Dataset excerpts
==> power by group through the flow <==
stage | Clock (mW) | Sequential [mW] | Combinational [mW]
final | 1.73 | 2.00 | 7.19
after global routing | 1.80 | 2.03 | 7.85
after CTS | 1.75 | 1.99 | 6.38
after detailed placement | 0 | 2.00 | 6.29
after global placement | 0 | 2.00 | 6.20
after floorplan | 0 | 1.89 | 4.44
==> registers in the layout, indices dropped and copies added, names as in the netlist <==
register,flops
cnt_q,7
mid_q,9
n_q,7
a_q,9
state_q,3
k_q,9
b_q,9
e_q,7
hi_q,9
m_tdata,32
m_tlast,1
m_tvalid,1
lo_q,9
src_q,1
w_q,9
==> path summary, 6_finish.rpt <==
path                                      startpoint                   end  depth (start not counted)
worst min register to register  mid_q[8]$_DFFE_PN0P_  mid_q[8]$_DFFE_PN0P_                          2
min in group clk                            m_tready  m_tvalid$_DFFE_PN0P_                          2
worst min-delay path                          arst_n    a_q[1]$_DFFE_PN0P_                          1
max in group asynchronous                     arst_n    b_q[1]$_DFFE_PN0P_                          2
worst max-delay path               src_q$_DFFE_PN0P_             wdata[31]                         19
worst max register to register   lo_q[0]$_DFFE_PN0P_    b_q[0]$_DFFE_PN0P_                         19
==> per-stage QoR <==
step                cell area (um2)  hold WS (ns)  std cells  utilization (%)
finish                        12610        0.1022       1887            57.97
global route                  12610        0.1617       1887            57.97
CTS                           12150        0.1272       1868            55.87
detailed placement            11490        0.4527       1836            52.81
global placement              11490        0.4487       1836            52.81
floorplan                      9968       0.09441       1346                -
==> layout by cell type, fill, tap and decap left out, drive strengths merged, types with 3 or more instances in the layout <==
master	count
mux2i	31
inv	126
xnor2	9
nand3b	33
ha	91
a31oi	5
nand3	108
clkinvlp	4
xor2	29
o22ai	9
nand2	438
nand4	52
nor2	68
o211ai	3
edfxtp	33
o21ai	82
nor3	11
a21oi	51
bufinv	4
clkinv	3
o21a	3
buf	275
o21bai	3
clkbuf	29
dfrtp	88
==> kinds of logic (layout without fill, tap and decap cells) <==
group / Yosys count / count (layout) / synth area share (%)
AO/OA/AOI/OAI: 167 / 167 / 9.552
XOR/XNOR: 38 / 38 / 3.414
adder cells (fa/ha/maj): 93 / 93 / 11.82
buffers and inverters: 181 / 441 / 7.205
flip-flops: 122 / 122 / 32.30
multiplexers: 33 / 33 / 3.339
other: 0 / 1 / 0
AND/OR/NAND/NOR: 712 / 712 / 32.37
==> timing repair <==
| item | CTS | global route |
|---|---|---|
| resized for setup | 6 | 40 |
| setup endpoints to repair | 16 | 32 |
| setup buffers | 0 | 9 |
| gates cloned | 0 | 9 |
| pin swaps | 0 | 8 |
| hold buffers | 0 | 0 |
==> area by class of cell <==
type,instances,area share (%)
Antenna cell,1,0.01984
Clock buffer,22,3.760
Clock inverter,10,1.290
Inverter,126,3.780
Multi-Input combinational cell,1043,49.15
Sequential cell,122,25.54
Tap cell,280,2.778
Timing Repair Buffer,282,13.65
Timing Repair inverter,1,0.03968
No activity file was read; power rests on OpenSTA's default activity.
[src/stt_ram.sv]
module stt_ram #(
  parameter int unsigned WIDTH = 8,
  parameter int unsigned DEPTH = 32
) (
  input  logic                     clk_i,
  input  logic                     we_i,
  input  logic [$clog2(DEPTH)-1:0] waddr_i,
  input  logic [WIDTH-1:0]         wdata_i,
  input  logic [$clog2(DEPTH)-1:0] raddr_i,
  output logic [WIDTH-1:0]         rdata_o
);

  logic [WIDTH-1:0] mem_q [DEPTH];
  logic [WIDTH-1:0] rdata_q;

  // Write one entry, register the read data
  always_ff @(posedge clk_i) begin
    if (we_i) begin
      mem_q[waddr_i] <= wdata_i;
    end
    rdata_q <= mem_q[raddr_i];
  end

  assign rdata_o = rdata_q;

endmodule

Activity
In the records above, locate each line with the word "route". Copy all such lines.

Output of the task
global route                  12610        0.1617       1887            57.97
| item | CTS | global route |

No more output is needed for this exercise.